OpenWrtの脆弱性

OpenWrtはルーター、住宅用ゲートウェイといった組み込みデバイス向けの人気の高いオープンソースのLinuxベースのオペレーティングシステムです。
このOpenWrtで脆弱性対策がされた新しいバージョンが案内されています。
どんな脆弱性なのでしょうか。

  • Imagebuilderでのコマンドインジェクション
    脆弱性がある状態において、脅威アクターはビルドプロセスに任意のコマンドを挿入できるようになります。
    これにより、正当なビルドキーで署名された悪意のあるファームウェアイメージが作成できてしまいます。
    そんなことができるのか、という感じがありますが、OpenWrtは、これそのものがオープンソースであるだけでなく、OpenWrtのイメージ作成ツールであるImagebuilderもオープンソースなのです。
    このImagebuilderを通常は手元で構築し、それを使って配布用のOpenWrtを作成するのですが、その作成プロセスを変更できてしまうことから始まる問題でした。
    変更できてしまうことそのものはソフトウェアの種類の性質上想定された内容なのかもしれませんが、その利用上で十分なサニタイジングが実施されていなかったため、この脆弱性へと繋がりました。
  • SHA-256ハッシュ衝突
    Imagebuilderでイメージを作成する際に利用されている機構の中でHASHを利用している機能がありました。
    これそのものは取り扱うバイナリが正規のものであるかを検証する方法として、よく選ばれるものですので、よいのでしょう。
    しかし、この脆弱な状態のImagebuilderではHASHを利用する際に、そのHASHを切り詰めて利用していました。
    ソフトウェア内部ではもともとSHA-256が使われていましたので、HASHの長さは64文字のアスキー文字列となっているのですが、これを12文字に切り詰めて利用している状態になっていたのです。
    HASHはデータから一定の計算手順に基づいて固定長の値を求める機構です。
    ある程度の長さがあってはじめてHASHの衝突が回避できるため、コンピュータの性能の向上やHASHを作成する対象のソフトウェアサイズの拡大に伴って、より長いHASHが利用されるようになってきています。
    しかし、利用するHASHの長さを短くしてしまったことで、衝突が起こって別のバイナリを受け入れさせてしまうことができる状態となってしまいました。

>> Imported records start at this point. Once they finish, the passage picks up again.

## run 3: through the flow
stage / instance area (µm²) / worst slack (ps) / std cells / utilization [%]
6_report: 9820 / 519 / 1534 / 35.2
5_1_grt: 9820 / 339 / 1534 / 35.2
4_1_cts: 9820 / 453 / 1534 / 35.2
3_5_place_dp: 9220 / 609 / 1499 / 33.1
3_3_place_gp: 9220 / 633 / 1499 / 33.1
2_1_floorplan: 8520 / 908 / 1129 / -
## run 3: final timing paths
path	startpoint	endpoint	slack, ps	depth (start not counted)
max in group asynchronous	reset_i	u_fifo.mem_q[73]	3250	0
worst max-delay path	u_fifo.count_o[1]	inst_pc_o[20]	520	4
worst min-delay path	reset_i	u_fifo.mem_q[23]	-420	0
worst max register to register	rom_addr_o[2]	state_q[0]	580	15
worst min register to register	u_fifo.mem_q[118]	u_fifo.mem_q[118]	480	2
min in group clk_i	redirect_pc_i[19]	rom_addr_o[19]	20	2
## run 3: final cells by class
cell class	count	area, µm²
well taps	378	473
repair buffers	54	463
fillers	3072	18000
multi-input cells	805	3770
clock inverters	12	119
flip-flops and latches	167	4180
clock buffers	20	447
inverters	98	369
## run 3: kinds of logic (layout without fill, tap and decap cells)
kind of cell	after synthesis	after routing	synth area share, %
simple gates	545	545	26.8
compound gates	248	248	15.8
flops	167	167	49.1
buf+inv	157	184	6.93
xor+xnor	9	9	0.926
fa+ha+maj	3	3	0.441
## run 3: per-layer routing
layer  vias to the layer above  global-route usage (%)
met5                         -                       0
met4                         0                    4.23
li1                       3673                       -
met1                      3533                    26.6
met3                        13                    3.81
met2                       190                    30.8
File: src/rtl/int_to_fp_if.sv
// Valid/ready bundle between an integer producer, the int_to_fp converter
// and the floating-point operand consumer downstream.
interface int_to_fp_if;
  logic        in_valid;
  logic        in_ready;
  logic [15:0] in_data;
  logic        out_valid;
  logic        out_ready;
  logic        sign_out;
  logic [3:0]  exp_out;
  logic [7:0]  frac_out;
  logic        ovf;

  modport master (
    output in_valid, in_data, out_ready,
    input  in_ready, out_valid, sign_out, exp_out, frac_out, ovf
  );

  modport slave (
    input  in_valid, in_data, out_ready,
    output in_ready, out_valid, sign_out, exp_out, frac_out, ovf
  );
endinterface
File: config.mk
export PLATFORM = sky130hd
export DESIGN_NAME = acc_alu_seq
export DESIGN_NICKNAME = d
export VERILOG_FILES = /design/src/rtl/acc_alu_seq.sv
export SDC_FILE = /design/constraint.sdc
export NUM_CORES = 1
export LEC_CHECK = 0
export ABC_AREA = 1
export CAP_MARGIN = 20
export CORE_MARGIN = 10
export CORE_UTILIZATION = 58
export DETAILED_ROUTE_END_ITERATION = 8
export PLACE_DENSITY = 0.86
export SKIP_CTS_REPAIR_TIMING = 1
export SYNTH_ARGS = -nofsm -noshare
export SYNTH_HDL_FRONTEND = slang
export SYNTH_SLANG_ARGS = --single-unit
File: constraint.sdc
create_clock -name CLK -period 2.5 [get_ports CLK]
set_clock_uncertainty 0.05 [all_clocks]
set_input_delay 0.75 -clock CLK [delete_from_list [all_inputs] [get_ports CLK]]
set_output_delay 0.75 -clock CLK [all_outputs]
set_load 0.05 [all_outputs]
File: src/rtl/acc_alu_seq.sv
// acc_alu_seq
// Clocked accumulator ALU. Holds the accumulator R0, the carry flag and the
// unsigned compare flags. Single-cycle ops finish on the accepting edge.
// Shifts by N and an unsigned multiply run over several cycles behind a
// START/BUSY/DONE handshake.
//
// Ports
//   CLK     : clock, rising edge
//   RESET   : synchronous, active-high reset
//   START   : issue OP this cycle (taken only while idle)
//   OP      : 4-bit operation code
//   SET     : load R0 from SETNUM (taken only while idle, beats START)
//   SETNUM  : immediate for SET
//   INPUT   : second operand, sampled on the accepting edge only
//   OUT     : registered result, follows R0 after each R0-writing op
//   HI      : upper half of the last MUL product
//   SC_OUT  : registered carry flag
//   ZERO    : combinational R0 == 0
//   EQ/LT/GT: registered unsigned compare of R0 against INPUT (CMP only)
//   BUSY    : a multi-cycle op is in progress
//   DONE    : one-cycle pulse when an op's result becomes visible
module acc_alu_seq #(
  parameter int W = 8
) (
  input  logic         CLK,
  input  logic         RESET,
  input  logic         START,
  input  logic [3:0]   OP,
  input  logic         SET,
  input  logic [W-1:0] SETNUM,
  input  logic [W-1:0] INPUT,
  output logic [W-1:0] OUT,
  output logic [W-1:0] HI,
  output logic         SC_OUT,
  output logic         ZERO,
  output logic         EQ,
  output logic         LT,
  output logic         GT,
  output logic         BUSY,
  output logic         DONE
);

  localparam int CW = $clog2(W) + 1;
  localparam logic [CW-1:0] N_MAX = CW'(W);
  localparam logic [W-1:0]  W_LIM = W'(W);

  localparam logic [3:0] OP_MOVE   = 4'd1;
  localparam logic [3:0] OP_ASSIGN = 4'd2;
  localparam logic [3:0] OP_ADD    = 4'd3;
  localparam logic [3:0] OP_SUB    = 4'd4;
  localparam logic [3:0] OP_AND    = 4'd5;
  localparam logic [3:0] OP_XOR    = 4'd6;
  localparam logic [3:0] OP_LSL1   = 4'd7;
  localparam logic [3:0] OP_LSR1   = 4'd8;
  localparam logic [3:0] OP_SHLN   = 4'd9;
  localparam logic [3:0] OP_SHRN   = 4'd10;
  localparam logic [3:0] OP_MUL    = 4'd11;
  localparam logic [3:0] OP_CMP    = 4'd12;
  localparam logic [3:0] OP_CLRC   = 4'd13;
  localparam logic [3:0] OP_SETC   = 4'd14;

  typedef enum logic {IDLE, EXEC} state_t;
  typedef enum logic [1:0] {K_SHL, K_SHR, K_MUL} kind_t;

  state_t state, state_next;

  // Architectural registers
  logic [W-1:0] r0, out_q, hi_q;
  logic         c_q, eq_q, lt_q, gt_q, done_q;

  // Shadow registers used while a multi-cycle op runs; acc_lo doubles as
  // the shift register and as the low product half / remaining multiplier.
  logic [W-1:0]  acc_lo, acc_hi, mcand;
  logic          sh_c;
  kind_t         kind;
  logic [CW-1:0] cnt;

  logic          accept_set, accept_start, is_shift, start_multi, last_step;
  logic [CW-1:0] shift_n;
  logic [W:0]    add_res, sub_res, mul_sum;
  logic [W-1:0]  step_lo, step_hi;
  logic          step_c;

  // Acceptance decode and single-cycle arithmetic. SET wins over START, and
  // nothing is accepted outside IDLE. The shift count saturates at W.
  always_comb begin
    accept_set   = (state == IDLE) && SET;
    accept_start = (state == IDLE) && START && !SET;
    is_shift     = (OP == OP_SHLN) || (OP == OP_SHRN);
    shift_n      = (INPUT >= W_LIM) ? N_MAX : INPUT[CW-1:0];
    start_multi  = accept_start && ((is_shift && (shift_n != '0)) || (OP == OP_MUL));
    last_step    = (cnt == CW'(1));
    add_res      = {1'b0, r0} + {1'b0, INPUT} + {{W{1'b0}}, c_q};
    sub_res      = {1'b0, r0} + {1'b0, ~INPUT} + {{W{1'b0}}, 1'b1};
  end

  // One step of the running multi-cycle op. The multiply is the classic
  // shift-add: add the multiplicand to the high half when the current
  // multiplier bit is set, then shift the whole product right by one.
  always_comb begin
    step_lo = acc_lo;
    step_hi = acc_hi;
    step_c  = sh_c;
    mul_sum = '0;
    case (kind)
      K_SHL: begin
        step_lo = {acc_lo[W-2:0], 1'b0};
        step_c  = acc_lo[W-1];
      end
      K_SHR: begin
        step_lo = {1'b0, acc_lo[W-1:1]};
        step_c  = acc_lo[0];
      end
      default: begin
        mul_sum = {1'b0, acc_hi} + (acc_lo[0] ? {1'b0, mcand} : {(W+1){1'b0}});
        step_hi = mul_sum[W:1];
        step_lo = {mul_sum[0], acc_lo[W-1:1]};
        step_c  = 1'b0;
      end
    endcase
  end

  // State register
  always_ff @(posedge CLK) begin
    if (RESET) state <= IDLE;
    else       state <= state_next;
  end

  // Next-state logic: leave IDLE only for a multi-cycle op with real work,
  // return once the final step has been taken.
  always_comb begin
    state_next = state;
    case (state)
      IDLE:    if (start_multi) state_next = EXEC;
      EXEC:    if (last_step)   state_next = IDLE;
      default: state_next = IDLE;
    endcase
  end

  // Output logic
  always_comb begin
    BUSY   = (state == EXEC);
    ZERO   = (r0 == '0);
    OUT    = out_q;
    HI     = hi_q;
    SC_OUT = c_q;
    EQ     = eq_q;
    LT     = lt_q;
    GT     = gt_q;
    DONE   = done_q;
  end

  // Datapath. In IDLE single-cycle ops commit immediately and multi-cycle
  // ops load the shadow registers. In EXEC only the shadows move until the
  // last step, when R0/OUT/C (and HI for MUL) are written in one go.
  always_ff @(posedge CLK) begin
    if (RESET) begin
      r0     <= '0;
      out_q  <= '0;
      hi_q   <= '0;
      c_q    <= 1'b0;
      eq_q   <= 1'b0;
      lt_q   <= 1'b0;
      gt_q   <= 1'b0;
      done_q <= 1'b0;
      acc_lo <= '0;
      acc_hi <= '0;
      mcand  <= '0;
      sh_c   <= 1'b0;
      kind   <= K_SHL;
      cnt    <= '0;
    end else begin
      done_q <= 1'b0;
      if (state == IDLE) begin
        if (accept_set) begin
          r0 <= SETNUM;
        end else if (accept_start) begin
          done_q <= !start_multi;
          case (OP)
            OP_MOVE: begin
              r0    <= INPUT;
              out_q <= INPUT;
            end
            OP_ASSIGN: out_q <= r0;
            OP_ADD: begin
              {c_q, r0} <= add_res;
              out_q     <= add_res[W-1:0];
            end
            OP_SUB: begin
              {c_q, r0} <= sub_res;
              out_q     <= sub_res[W-1:0];
            end
            OP_AND: begin
              r0    <= r0 & INPUT;
              out_q <= r0 & INPUT;
            end
            OP_XOR: begin
              r0    <= r0 ^ INPUT;
              out_q <= r0 ^ INPUT;
            end
            OP_LSL1: begin
              {c_q, r0} <= {r0, c_q};
              out_q     <= {r0[W-2:0], c_q};
            end
            OP_LSR1: begin
              {r0, c_q} <= {c_q, r0};
              out_q     <= {c_q, r0[W-1:1]};
            end
            OP_SHLN, OP_SHRN: begin
              if (shift_n != '0) begin
                acc_lo <= r0;
                sh_c   <= c_q;
                cnt    <= shift_n;
                kind   <= (OP == OP_SHLN) ? K_SHL : K_SHR;
              end
            end
            OP_MUL: begin
              acc_lo <= r0;
              acc_hi <= '0;
              mcand  <= INPUT;
              cnt    <= N_MAX;
              kind   <= K_MUL;
            end
            OP_CMP: begin
              eq_q <= (r0 == INPUT);
              lt_q <= (r0 <  INPUT);
              gt_q <= (r0 >  INPUT);
            end
            OP_CLRC: c_q <= 1'b0;
            OP_SETC: c_q <= 1'b1;
            default: ;
          endcase
        end
      end else begin
        acc_lo <= step_lo;
        acc_hi <= step_hi;
        sh_c   <= step_c;
        cnt    <= cnt - CW'(1);
        if (last_step) begin
          r0     <= step_lo;
          out_q  <= step_lo;
          c_q    <= step_c;
          done_q <= 1'b1;
          if (kind == K_MUL) hi_q <= step_hi;
        end
      end
    end
  end

endmodule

Imagebuilderはコンテナの中に作られた機構として提供されていて、一見すると堅牢な構造になっていました。
しかし、これらの2つの問題を組み合わせることで、脅威アクターは意図しないイメージで汚染することができるようになってしまいます。
実際にこの手法が悪用されていたのかについての情報はありませんが、速やかに更新しておくことが良いと思えます。

Security Advisory 2024-12-06-1 – OpenWrt Attended SysUpgrade server: Build artifact poisoning via truncated SHA-256 hash and command injection (CVE-2024-54143)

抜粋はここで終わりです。